The directors of Go Ahead Limited have identified two possible capital investment
projects. Each of these would involve an initial cost of £150,000 and would have an
expected life of 5 years. The cost of capital for the company is 12%. The expected
cash inflows for the two projects are as follows:

Project 1 Project 2
£ £
Year 1 78,000 54,000
Year 2 72,000 60,000
Year 3 48,000 72,000
Year 4 36,000 66,000
Year 5 24,000 48,000

You are required to:

a) Calculate for each project:


i) The Payback Period
ii) The Net Present Value

b) State which one of the two projects should be accepted and explain the reasons
for this choice.

c) Explain why it is important to consider risk and uncertainty when evaluating


capital investment projects. (Covered in next topic)

Continued >
Question 2 (Based on a McLaney & Atrill exercise)
The directors of Diggit Ltd are currently considering two mutually exclusive
investment projects. Both projects are concerned with the purchase of new plant.
The following data are available for each project:

Project
1 2
£000 £000
Cost (immediate outlay) (100) (60)
Expected annual operating profit (loss):
Year 1 29 18
Year 2 (1) (2)
Year 3 2 4
Estimated residual value of plant 7 6

The business has an estimated cost of capital of 10%, and uses the straight-line
method of depreciation for all non-current assets when calculating operating
profit. Neither project would increase the working capital of the business. The
business has sufficient funds to meet all capital expenditure requirements.

Required:

Calculate the:
i) net present value (NPV);
ii) approximate internal rate of return (IRR); and
iii) Payback Period, for each project.

State which, if any, of the two projects should be accepted and explain the
reasons for this choice.

Continued >
Question 3 (Examination style question)

Solent Boatyard plc occupies a large site on a tidal section of the Hamble. The
owners intend to operate the boatyard for the next four years after which time the
site will be sold to another company. Two proposals are currently being considered
by the present owners in an attempt to improve the position of the company
before the sale takes place in four years’ time.

Proposal 1: Spend £510,000 on refurbishing the pontoons and buildings around the
boatyard. It is anticipated that this would result in additional revenue of
approximately £170,000 for each of the next four years. The refurbishment costs
would be paid in equal instalments, half immediately and half at the end of next
year.

Proposal 2: Employ a management consultancy firm to review the company’s


strategy, prepare a marketing package and oversee the operation for the next four
years. The terms being discussed with a consultancy at the moment are for an
initial payment of £510,000 to the consultants with annual fees of £42,500 for each
of the next four years. Recent similar undertakings made by the consultants have
generated a significant improvement in business activity such that additional cash
flows are expected to be £170,000 in each of the next two years £255,000 in year
three and £382,500 in year four.

Solent Boatyard plc is able to obtain finance for either of these proposals with
little problem, at an interest rate of 10% per annum.

You are required to:


a) Calculate both the payback period and the net present value for each proposal.
b) Recommend one of the proposals to the owners of the boatyard, giving reasons
for the decision.
c) What other factors should the owners of the boatyard consider before finally
making a decision on the future strategy?

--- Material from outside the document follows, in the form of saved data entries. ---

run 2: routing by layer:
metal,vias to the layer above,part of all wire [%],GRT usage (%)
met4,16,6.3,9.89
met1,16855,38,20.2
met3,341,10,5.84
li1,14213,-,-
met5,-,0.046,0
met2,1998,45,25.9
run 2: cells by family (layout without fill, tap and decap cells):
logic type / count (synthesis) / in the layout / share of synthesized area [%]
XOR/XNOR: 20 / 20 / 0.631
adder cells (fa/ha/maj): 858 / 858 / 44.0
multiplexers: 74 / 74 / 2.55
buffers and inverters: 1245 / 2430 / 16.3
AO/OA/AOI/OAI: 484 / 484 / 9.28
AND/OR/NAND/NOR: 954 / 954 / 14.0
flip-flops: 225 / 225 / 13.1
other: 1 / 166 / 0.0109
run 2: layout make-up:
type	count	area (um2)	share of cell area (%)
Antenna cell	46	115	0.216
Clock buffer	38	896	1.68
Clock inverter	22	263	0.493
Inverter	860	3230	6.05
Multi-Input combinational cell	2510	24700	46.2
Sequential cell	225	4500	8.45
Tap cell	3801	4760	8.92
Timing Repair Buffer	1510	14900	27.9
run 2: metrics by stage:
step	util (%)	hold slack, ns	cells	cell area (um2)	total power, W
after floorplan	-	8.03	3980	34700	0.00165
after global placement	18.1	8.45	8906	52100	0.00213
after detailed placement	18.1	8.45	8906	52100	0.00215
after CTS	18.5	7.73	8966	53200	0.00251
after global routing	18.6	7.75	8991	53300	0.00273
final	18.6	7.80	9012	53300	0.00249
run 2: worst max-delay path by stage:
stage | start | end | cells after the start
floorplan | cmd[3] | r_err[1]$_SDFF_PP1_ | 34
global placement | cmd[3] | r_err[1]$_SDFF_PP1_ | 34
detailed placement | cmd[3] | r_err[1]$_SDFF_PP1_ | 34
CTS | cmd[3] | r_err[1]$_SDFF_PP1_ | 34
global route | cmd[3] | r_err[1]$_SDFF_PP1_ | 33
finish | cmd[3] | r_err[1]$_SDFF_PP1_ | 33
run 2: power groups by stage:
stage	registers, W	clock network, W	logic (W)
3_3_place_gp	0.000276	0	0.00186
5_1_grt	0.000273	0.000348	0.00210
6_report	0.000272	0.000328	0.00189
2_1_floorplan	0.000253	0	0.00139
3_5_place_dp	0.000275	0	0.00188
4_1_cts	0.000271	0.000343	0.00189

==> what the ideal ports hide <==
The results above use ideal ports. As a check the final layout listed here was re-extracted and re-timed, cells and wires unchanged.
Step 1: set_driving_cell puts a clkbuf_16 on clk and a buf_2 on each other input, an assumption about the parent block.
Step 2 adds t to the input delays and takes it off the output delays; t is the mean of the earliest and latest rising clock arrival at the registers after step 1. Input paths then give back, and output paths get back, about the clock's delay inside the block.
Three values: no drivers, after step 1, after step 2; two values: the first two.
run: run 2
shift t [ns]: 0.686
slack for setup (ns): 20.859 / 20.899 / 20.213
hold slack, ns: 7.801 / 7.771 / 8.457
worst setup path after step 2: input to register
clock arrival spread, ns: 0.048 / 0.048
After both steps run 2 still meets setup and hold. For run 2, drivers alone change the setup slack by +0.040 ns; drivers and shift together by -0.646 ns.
Source: an optimization exercise on an open RTL-to-GDS flow (aim: small area). Production flows keep margins and buffers that such runs may drop. Function was checked by simulation only, so behaviour that the tests miss may differ from the original. No activity file was given, so power comes from the tool's default toggle rates.

==> inputs of delta <==
==> flow/design.v <==
module lcdc_encode (
    input  wire [4:0]  code,
    input  wire [15:0] arg,
    output reg  [15:0] bytes,      
    output reg         two_bytes,  
    output reg         long_exec,  
    output reg  [2:0]  cls         
);
    localparam [2:0] C_BASIC = 3'd0, C_EXT = 3'd1, C_SELB = 3'd2, C_SELE = 3'd3,
                     C_SELG  = 3'd4, C_NOACC = 3'd5;
    always @(*) begin
        bytes[7:0] = code[4] ? {2'b10, arg[5:0]} : arg[7:0];
        bytes[15:8] = 8'h00;
        two_bytes = 1'b0;
        long_exec = 1'b0;
        cls       = C_BASIC;
        case (code)
            5'd0: begin  
                bytes[15:8] = arg[15:8];
                two_bytes   = 1'b1;
            end
            5'd1: begin  
                bytes[15:8] = 8'h01;
                long_exec   = 1'b1;
            end
            5'd2:  bytes[15:8] = 8'h02;                           
            5'd3:  bytes[15:8] = {6'b000001, arg[1:0]};           
            5'd4:  bytes[15:8] = {5'b00001, arg[2:0]};            
            5'd5:  bytes[15:8] = {4'b0001, arg[1:0], 2'b00};      
            5'd6:  cls = C_SELB;                                  
            5'd7:  bytes[15:8] = {2'b01, arg[5:0]};               
            5'd8:  bytes[15:8] = {1'b1, arg[6:0]};                
            5'd9:  begin bytes[15:8] = 8'h01; cls = C_EXT; end    
            5'd10: begin bytes[15:8] = 8'h03; cls = C_EXT; end    
            5'd11: begin bytes[15:8] = 8'h02; cls = C_EXT; end    
            5'd12: begin bytes[15:8] = {6'b000001, arg[1:0]}; cls = C_EXT; end  
            5'd13: cls = C_SELE;                                  
            5'd14: cls = C_SELG;                                  
            5'd15: begin bytes[15:8] = {3'b010, arg[4:0]}; cls = C_EXT; end  
            5'd16: begin  
                bytes[15:8] = {4'b1000, arg[11:8]};
                two_bytes   = 1'b1;
                cls         = C_EXT;
            end
            default: cls = C_NOACC;
        endcase
    end
endmodule
This design comes from an exercise in tuning for small area on the open sky130 flow, not from production work. RTL that was checked went through simulation tests only; none was proved equivalent to the original. Power and IR drop assume default switching activity.

## v6
Design mse_core, start of the top module:
module mse_core (
    input  wire        clk,
    input  wire        rst,
    input  wire        cmd_valid,
    output wire        cmd_ready,
    input  wire [31:0] cmd,
    output wire        rsp_valid,
    output wire [15:0] rsp,
    output wire        rsp_err
);
export LEC_CHECK = 0
export ABC_AREA = 1
export CAP_MARGIN = 0
export CORE_MARGIN = 2
export CORE_UTILIZATION = 45
export CTS_BUF_LIST = sky130_fd_sc_hd__clkbuf_8
export CTS_CLUSTER_DIAMETER = 60
export CTS_CLUSTER_SIZE = 16
export PLACE_DENSITY = 0.6
export SLEW_MARGIN = 0
create_clock -name core_clock -period 40.0 [get_ports {clk}]
run.sh (not shown) runs the stock make flow with config.mk's settings and CLKGATE_MAP_FILE= SYNTH_SCRIPT=/design/flow/synth_recipe.tcl, a recipe that flattens the netlist after the stock synthesis.
No stage failed in v6, and the final checks on the layout all came back clean.
Here is what was changed in the inputs of v7 compared with v6.
- CTS_BUF_LIST now sky130_fd_sc_hd__clkbuf_4, was sky130_fd_sc_hd__clkbuf_8
- CTS_CLUSTER_SIZE no longer set, was 16
- CTS_CLUSTER_DIAMETER no longer set, was 60
==> flow/flow/run.sh (new file) <==
#!/bin/bash
# The standard layout (standard.sh), with three changes in how it is made:
#  - ABC maps the logic for area (flow/abc_area.script replaces ORFS's area script;
#    registers are untouched, so they keep the standard synthesis's names and cells);
#  - CTS without dummy loads, clustered onto clkbuf_8 leaf buffers;
#  - port buffers made with the smallest buffer.
# Every ORFS step writes its own log under orfs/logs; make's output goes to flow_make.log.
set -euo pipefail
rm -rf scripts_local
cp -r "$FLOW_HOME/scripts" scripts_local
cp flow/abc_area.script scripts_local/abc_area.script
export SCRIPTS_DIR="$PWD/scripts_local"
export CTS_ARGS="-sink_clustering_enable -repair_clock_nets -dont_use_dummy_load -buf_list sky130_fd_sc_hd__clkbuf_8 -sink_clustering_size 16 -sink_clustering_max_diameter 60"
export BUFFER_PORTS_ARGS="-buffer_cell sky130_fd_sc_hd__buf_1"
bash standard.sh > flow_make.log 2>&1
==> flow/flow/abc_area.script (new file) <==
strash
dch
map -a
amap
==> flow/standard.sh (new file) <==
#!/bin/bash
# synth_recipe.tcl (not shown) runs the flow's synth.tcl, then flattens the netlist and writes it again
# the make line also repeats each setting of config.mk as NAME=value (left out here)
make -C /OpenROAD-flow-scripts/flow DESIGN_CONFIG=/design/flow/config.mk WORK_HOME=/design/flow/orfs CLKGATE_MAP_FILE= SYNTH_SCRIPT=/design/flow/synth_recipe.tcl "${@:-finish}"
removed: flow/run.sh
Notes after the runs:
Re share of final layout cell area taken by clock buffers and inverters: v7 is 0.82 points down on v6. Est. power | v7 vs v6 | v7 lower. v7 improves on v6 in worst-case headroom to the max-slew limit. | final RePlAce weighted congestion | v7 vs v6 | about 6.5% lower |. For share of the core filled with cells in the final layout, v6 and v7 come out practically identical. The synthesized-area fraction occupied by adder cells of v7 exceeds that of v6 by 0.78 points.
No functional check of the RTL was part of any run of this note.

---

## build 25
Another version of the RTL of mse_core (not shown whole).
Size in the first run: about 2,100 cells after synthesis, about 410 flip-flops, roughly 19,000 sq um of cells after synthesis.
clock: 40.0 ns
lec_check: 0
abc_area: 1
cap_margin: 10
core_margin: 2
core_utilization: 55
place_density: 0.7
slew_margin: 10
standard.sh (not shown) runs the stock make flow with config.mk's settings and CLKGATE_MAP_FILE= SYNTH_SCRIPT=/design/flow/synth_recipe.tcl, a recipe that flattens the netlist after the stock synthesis.
==> flow/flow/run.sh <==
#!/bin/bash
# The standard layout (standard.sh), with three changes in how it is made:
#  - ABC maps the logic for area with amap (flow/abc_area.script replaces ORFS's area script;
#    registers are untouched, so they keep the standard synthesis's names and cells);
#  - CTS without dummy loads, clustered onto clkbuf_4 leaf buffers;
#  - port buffers made with the smallest buffer.
# Every ORFS step writes its own log under orfs/logs; make's output goes to flow_make.log.
set -euo pipefail
rm -rf scripts_local
cp -r "$FLOW_HOME/scripts" scripts_local
cp flow/abc_area.script scripts_local/abc_area.script
export SCRIPTS_DIR="$PWD/scripts_local"
export CTS_ARGS="-sink_clustering_enable -repair_clock_nets -dont_use_dummy_load -buf_list sky130_fd_sc_hd__clkbuf_4 -sink_clustering_size 12 -sink_clustering_max_diameter 35"
export BUFFER_PORTS_ARGS="-buffer_cell sky130_fd_sc_hd__buf_1"
bash standard.sh > flow_make.log 2>&1
==> flow/flow/abc_area.script <==
strash
dch
amap
strash
dch
amap
strash
dch
amap
Here is what was changed in the inputs of build 26 compared with build 25.
--- a/flow/flow/run.sh
+++ b/flow/flow/run.sh
@@ -4,3 +4,3 @@
 #    registers are untouched, so they keep the standard synthesis's names and cells);
-#  - CTS without dummy loads, clustered onto clkbuf_4 leaf buffers;
+#  - CTS without dummy loads, clustered onto clkbuf_8 leaf buffers;
 #  - port buffers made with the smallest buffer.
@@ -12,3 +12,3 @@
 export SCRIPTS_DIR="$PWD/scripts_local"
-export CTS_ARGS="-sink_clustering_enable -repair_clock_nets -dont_use_dummy_load -buf_list sky130_fd_sc_hd__clkbuf_4 -sink_clustering_size 12 -sink_clustering_max_diameter 35"
+export CTS_ARGS="-sink_clustering_enable -repair_clock_nets -dont_use_dummy_load -buf_list sky130_fd_sc_hd__clkbuf_8 -sink_clustering_size 16 -sink_clustering_max_diameter 60"
 export BUFFER_PORTS_ARGS="-buffer_cell sky130_fd_sc_hd__buf_1"
==> flow/flow/abc_area.script <==
strash
dch
amap
strash
dch
amap
Results
Re clock tree buffer depth: no difference whatsoever between build 25 and build 26.
Delta (build 26 minus build 25): post-route clock period utilization rose 0.82 points, full die area stayed essentially flat, worst hold slack went up 0.039 ns.
Relative to build 26, the following input files were edited for build 50:
--- a/flow/flow/run.sh
+++ b/flow/flow/run.sh
@@ -4,3 +4,3 @@
 #    registers are untouched, so they keep the standard synthesis's names and cells);
-#  - CTS without dummy loads, clustered onto clkbuf_8 leaf buffers;
+#  - CTS without dummy loads, clustered onto clkbuf_4 leaf buffers;
 #  - port buffers made with the smallest buffer.
@@ -12,3 +12,3 @@
 export SCRIPTS_DIR="$PWD/scripts_local"
-export CTS_ARGS="-sink_clustering_enable -repair_clock_nets -dont_use_dummy_load -buf_list sky130_fd_sc_hd__clkbuf_8 -sink_clustering_size 16 -sink_clustering_max_diameter 60"
+export CTS_ARGS="-sink_clustering_enable -repair_clock_nets -dont_use_dummy_load -buf_list sky130_fd_sc_hd__clkbuf_4 -sink_clustering_size 10 -sink_clustering_max_diameter 40"
 export BUFFER_PORTS_ARGS="-buffer_cell sky130_fd_sc_hd__buf_1"
==> flow/flow/abc_area.script <==
strash
dch
amap
strash
dch
amap
strash
dch
amap
[summary]
Fraction of met1 tracks used by global routing (lower): build 26
Compared with build 26, in build 50 final hold slack lost 0.021 ns; die area neither gained nor lost much; clock group share of total power lost 1.0 points; maximum number of pins on one net before global-route repair lost about 4.7%.
Compared with build 26, build 50 shows a higher combinational power.

what the ideal ports hide:
How much do the figures lean on ideal ports? The routed layouts below were timed once more, with nothing changed but the port constraints.
Step 1 sets driving cells, clkbuf_16 on the clock port and buf_2 on the other inputs (assumed; they add their load-dependent delay and slew).
Step 2 moves the port delays by t, midway between the first and last clock arrival at a register: inputs arrive t later, outputs are due t later. That takes back most of the time a late clock gives input paths.
Three values: no drivers, after step 1, after step 2; two values: the first two.
run | t, ns | setup WS [ns] | latest minus earliest clock arrival (ns) | worst data-port slew with drivers (ns)
v6 | 0.680 | 3.358 / 3.301 / 3.981 | 0.048 / 0.048 | 0.04
v7 | 0.641 | 3.616 / 3.562 / 4.202 | 0.051 / 0.051 | 0.04
build 25 | 0.829 | 2.173 / 2.121 / 2.950 | 0.130 / 0.130 | 0.05
build 26 | 0.634 | 1.843 / 1.790 / 2.424 | 0.100 / 0.100 | 0.04
build 50 | 0.820 | 2.165 / 2.114 / 2.934 | 0.106 / 0.106 | 0.04
After both steps every run listed still meets setup and hold.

Question 4 (Lumby – altered)

Stanchion plc is considering investing in a project that will require a capital


expenditure outlay of £300,000. It will have a four-year life and, at the end of that
time, the equipment used will be sold off for £100,000. In addition, £38,000 of
working capital will be required from the start of the project, and this figure will
have to be increased to £50,000 at the end of the second year. All working capital
will be recovered at the end of the project’s life.

The project is expected to generate revenues of £100,000 in the first year and
£200,000 per year thereafter. Annual cash operating costs are expected to be
£60,000 in the first year and £80,000 per year thereafter. The company believes
that a discount rate of 10% would be appropriate. (Lumby – altered)

Required:
Calculate the net present value for the project.